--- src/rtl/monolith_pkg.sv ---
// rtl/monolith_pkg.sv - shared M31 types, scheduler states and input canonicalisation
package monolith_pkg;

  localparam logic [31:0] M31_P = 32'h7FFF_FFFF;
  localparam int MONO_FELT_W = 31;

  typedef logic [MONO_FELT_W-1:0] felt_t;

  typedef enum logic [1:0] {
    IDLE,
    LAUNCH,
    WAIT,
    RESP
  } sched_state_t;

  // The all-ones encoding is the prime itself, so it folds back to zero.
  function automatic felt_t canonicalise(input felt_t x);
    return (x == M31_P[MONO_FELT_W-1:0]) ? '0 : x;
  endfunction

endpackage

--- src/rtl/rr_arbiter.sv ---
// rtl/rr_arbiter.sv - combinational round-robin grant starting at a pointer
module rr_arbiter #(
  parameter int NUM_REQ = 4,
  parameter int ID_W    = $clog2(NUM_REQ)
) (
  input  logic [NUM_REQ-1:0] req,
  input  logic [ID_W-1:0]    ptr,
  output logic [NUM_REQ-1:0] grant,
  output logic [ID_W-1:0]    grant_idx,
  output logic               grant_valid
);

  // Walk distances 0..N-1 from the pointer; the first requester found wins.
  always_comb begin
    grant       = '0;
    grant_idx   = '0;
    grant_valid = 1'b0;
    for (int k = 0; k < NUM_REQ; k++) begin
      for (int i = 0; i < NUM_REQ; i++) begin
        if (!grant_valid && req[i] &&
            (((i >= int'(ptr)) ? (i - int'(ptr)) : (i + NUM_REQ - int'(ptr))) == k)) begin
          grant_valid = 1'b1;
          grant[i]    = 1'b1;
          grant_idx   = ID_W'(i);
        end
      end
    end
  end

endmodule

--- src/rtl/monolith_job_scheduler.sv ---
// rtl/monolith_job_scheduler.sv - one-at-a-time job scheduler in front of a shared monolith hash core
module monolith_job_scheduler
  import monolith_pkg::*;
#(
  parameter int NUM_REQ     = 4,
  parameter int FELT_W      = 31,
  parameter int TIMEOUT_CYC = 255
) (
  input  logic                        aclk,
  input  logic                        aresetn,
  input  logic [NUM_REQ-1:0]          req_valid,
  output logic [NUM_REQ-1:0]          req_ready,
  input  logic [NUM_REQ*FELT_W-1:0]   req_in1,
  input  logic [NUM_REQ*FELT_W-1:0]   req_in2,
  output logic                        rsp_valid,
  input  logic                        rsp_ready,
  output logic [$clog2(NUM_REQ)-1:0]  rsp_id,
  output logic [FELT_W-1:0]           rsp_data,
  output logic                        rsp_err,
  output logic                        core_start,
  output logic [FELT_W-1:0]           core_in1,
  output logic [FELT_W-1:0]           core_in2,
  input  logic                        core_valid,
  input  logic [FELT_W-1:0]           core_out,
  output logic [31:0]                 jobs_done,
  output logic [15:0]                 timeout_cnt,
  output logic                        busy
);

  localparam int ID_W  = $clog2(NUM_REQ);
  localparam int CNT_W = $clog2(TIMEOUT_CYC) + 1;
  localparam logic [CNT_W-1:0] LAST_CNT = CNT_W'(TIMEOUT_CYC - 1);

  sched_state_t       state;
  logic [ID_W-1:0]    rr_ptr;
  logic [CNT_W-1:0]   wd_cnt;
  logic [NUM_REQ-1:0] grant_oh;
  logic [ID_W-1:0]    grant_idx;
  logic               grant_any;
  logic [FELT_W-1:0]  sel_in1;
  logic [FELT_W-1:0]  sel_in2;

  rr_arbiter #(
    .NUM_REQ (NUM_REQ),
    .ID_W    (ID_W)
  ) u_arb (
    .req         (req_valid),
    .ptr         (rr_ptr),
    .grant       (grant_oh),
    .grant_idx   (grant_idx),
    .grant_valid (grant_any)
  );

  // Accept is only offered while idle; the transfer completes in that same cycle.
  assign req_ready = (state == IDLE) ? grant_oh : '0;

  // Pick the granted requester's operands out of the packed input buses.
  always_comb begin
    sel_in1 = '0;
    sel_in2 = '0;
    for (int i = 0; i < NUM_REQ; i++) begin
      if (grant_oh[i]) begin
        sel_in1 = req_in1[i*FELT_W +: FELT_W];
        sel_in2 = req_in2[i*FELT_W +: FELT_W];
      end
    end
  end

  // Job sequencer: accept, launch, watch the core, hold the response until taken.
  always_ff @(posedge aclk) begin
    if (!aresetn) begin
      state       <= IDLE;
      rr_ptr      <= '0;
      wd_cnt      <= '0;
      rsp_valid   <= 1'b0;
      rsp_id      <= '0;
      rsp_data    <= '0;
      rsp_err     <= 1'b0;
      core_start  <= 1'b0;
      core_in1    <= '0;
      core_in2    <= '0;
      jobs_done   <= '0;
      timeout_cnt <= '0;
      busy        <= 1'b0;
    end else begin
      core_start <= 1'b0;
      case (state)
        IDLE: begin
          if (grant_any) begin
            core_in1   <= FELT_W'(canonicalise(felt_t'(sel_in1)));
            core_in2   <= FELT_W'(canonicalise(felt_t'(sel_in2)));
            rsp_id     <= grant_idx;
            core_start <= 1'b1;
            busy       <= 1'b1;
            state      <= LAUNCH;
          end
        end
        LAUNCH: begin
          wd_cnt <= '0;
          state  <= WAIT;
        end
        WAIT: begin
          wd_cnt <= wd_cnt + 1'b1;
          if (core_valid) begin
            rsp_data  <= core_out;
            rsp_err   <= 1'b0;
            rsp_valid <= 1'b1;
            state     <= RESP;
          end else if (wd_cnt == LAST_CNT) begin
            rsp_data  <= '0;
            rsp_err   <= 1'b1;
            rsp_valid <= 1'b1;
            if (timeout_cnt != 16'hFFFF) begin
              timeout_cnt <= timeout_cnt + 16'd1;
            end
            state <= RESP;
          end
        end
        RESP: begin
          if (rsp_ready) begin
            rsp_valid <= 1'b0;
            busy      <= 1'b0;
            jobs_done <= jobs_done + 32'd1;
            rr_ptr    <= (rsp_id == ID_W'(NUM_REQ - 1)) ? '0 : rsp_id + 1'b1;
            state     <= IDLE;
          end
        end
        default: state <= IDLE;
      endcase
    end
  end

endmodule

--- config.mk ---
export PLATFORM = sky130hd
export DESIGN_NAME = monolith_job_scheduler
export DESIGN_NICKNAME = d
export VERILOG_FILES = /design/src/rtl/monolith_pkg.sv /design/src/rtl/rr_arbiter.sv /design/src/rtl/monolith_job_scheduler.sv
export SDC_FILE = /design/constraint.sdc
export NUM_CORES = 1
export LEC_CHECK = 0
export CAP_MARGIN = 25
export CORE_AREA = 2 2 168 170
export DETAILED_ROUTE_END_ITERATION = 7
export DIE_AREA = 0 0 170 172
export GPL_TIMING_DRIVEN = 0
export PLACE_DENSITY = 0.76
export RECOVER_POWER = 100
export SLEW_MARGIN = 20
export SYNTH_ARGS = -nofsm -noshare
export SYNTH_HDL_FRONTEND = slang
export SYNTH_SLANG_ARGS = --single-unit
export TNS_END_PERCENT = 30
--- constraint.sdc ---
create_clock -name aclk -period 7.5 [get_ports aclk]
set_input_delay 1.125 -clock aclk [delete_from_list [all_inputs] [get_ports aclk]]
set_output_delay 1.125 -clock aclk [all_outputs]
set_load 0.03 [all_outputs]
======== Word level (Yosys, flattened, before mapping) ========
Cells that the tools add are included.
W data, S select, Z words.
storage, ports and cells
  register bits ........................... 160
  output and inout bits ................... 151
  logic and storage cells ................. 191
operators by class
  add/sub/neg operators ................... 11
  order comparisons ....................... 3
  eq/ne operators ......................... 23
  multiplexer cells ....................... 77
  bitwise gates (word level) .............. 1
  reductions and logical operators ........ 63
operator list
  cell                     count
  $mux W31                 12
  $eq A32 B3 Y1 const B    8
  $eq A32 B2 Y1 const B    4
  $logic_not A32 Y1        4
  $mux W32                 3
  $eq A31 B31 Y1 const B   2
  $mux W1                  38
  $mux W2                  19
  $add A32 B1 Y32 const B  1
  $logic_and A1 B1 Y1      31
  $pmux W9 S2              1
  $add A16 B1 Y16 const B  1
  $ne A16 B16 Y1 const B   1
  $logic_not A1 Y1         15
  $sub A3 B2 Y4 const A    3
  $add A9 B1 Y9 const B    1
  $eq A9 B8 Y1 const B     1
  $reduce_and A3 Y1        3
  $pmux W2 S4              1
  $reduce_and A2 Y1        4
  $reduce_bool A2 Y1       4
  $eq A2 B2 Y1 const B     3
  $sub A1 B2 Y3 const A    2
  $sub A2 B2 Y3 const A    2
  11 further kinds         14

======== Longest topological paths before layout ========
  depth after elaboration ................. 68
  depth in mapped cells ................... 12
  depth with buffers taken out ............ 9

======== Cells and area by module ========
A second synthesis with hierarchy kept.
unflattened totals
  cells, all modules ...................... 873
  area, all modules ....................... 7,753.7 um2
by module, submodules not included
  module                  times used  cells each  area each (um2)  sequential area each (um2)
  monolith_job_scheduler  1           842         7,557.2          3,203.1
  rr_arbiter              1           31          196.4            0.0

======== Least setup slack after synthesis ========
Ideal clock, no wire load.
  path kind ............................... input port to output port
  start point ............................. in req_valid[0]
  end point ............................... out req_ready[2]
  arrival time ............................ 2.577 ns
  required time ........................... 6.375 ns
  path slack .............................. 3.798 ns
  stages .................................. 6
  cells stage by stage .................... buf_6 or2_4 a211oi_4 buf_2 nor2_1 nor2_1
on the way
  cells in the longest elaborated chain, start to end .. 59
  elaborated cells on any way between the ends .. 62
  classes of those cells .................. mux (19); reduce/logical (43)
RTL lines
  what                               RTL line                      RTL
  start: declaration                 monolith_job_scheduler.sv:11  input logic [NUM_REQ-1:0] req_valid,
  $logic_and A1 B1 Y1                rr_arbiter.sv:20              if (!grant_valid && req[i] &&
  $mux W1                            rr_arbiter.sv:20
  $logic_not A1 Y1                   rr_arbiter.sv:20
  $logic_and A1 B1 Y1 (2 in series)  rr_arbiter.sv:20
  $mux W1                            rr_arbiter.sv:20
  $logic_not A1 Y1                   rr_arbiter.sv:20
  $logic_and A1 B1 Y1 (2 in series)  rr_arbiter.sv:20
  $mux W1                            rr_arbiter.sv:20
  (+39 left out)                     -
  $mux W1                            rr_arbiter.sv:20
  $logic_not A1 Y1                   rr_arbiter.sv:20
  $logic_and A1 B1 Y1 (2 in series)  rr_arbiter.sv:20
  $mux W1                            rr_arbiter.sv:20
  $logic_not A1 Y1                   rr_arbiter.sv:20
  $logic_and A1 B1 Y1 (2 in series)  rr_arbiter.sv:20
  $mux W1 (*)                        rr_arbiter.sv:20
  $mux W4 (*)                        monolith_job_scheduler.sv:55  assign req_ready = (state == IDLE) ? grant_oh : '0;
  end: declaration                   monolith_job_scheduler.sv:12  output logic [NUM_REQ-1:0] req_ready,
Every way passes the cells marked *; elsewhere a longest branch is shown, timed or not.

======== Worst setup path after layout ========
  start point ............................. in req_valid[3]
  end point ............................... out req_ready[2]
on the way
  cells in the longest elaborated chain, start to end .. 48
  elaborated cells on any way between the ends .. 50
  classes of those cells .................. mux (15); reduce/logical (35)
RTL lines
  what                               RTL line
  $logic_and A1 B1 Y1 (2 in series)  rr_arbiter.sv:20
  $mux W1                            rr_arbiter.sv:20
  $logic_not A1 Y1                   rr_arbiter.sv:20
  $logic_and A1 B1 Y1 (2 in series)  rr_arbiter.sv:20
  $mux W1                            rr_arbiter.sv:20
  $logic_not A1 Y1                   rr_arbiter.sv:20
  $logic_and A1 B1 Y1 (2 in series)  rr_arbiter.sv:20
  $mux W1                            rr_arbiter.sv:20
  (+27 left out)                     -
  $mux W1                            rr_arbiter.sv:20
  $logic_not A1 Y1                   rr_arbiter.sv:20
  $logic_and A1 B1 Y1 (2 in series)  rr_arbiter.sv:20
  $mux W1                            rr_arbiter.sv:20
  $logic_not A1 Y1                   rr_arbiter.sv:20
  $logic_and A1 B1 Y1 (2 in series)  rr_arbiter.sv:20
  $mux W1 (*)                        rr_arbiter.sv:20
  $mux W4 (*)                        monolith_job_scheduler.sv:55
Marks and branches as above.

**Try it**
Please copy out each line of the data in which the word "before" occurs.

**Response area**
======== Word level (Yosys, flattened, before mapping) ========
======== Longest topological paths before layout ========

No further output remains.